Recorded data:

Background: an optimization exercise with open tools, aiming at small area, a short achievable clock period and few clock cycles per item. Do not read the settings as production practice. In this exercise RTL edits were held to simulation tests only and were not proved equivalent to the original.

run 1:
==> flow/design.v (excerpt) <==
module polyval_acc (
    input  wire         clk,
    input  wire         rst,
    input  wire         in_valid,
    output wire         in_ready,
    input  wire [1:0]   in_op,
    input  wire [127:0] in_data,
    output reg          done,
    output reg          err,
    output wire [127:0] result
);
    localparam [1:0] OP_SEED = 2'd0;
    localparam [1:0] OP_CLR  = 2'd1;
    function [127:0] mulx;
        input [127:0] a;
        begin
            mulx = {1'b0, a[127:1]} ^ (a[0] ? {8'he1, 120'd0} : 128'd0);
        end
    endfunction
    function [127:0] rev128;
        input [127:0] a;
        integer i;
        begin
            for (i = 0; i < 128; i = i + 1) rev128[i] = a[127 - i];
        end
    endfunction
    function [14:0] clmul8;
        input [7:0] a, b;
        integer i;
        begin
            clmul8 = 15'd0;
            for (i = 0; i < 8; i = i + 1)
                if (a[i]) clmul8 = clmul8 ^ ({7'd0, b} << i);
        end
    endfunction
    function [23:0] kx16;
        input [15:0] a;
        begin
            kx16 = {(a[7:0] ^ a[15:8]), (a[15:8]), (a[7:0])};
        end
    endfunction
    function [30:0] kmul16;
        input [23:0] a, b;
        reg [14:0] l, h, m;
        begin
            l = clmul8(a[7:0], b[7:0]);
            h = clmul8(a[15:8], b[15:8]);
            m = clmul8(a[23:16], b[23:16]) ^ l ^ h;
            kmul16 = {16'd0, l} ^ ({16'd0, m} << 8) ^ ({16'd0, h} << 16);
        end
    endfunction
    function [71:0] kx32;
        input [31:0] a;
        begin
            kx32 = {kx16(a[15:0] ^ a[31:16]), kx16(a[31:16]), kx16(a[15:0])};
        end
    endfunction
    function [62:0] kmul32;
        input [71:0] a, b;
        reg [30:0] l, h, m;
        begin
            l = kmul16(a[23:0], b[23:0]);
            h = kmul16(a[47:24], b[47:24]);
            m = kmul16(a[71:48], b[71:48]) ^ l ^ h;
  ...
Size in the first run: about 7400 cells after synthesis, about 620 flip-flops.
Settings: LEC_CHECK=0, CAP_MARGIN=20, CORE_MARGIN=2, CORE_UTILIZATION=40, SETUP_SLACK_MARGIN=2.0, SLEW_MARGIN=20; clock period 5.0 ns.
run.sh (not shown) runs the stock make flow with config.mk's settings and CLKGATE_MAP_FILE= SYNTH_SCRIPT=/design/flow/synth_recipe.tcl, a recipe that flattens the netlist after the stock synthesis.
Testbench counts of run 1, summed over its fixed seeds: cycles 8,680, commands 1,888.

- _Description of the task_
Copy every line of the data that carries the word "wire".

- _Output of the exercise_
    input  wire         clk,
    input  wire         rst,
    input  wire         in_valid,
    output wire         in_ready,
    input  wire [1:0]   in_op,
    input  wire [127:0] in_data,
    output wire [127:0] result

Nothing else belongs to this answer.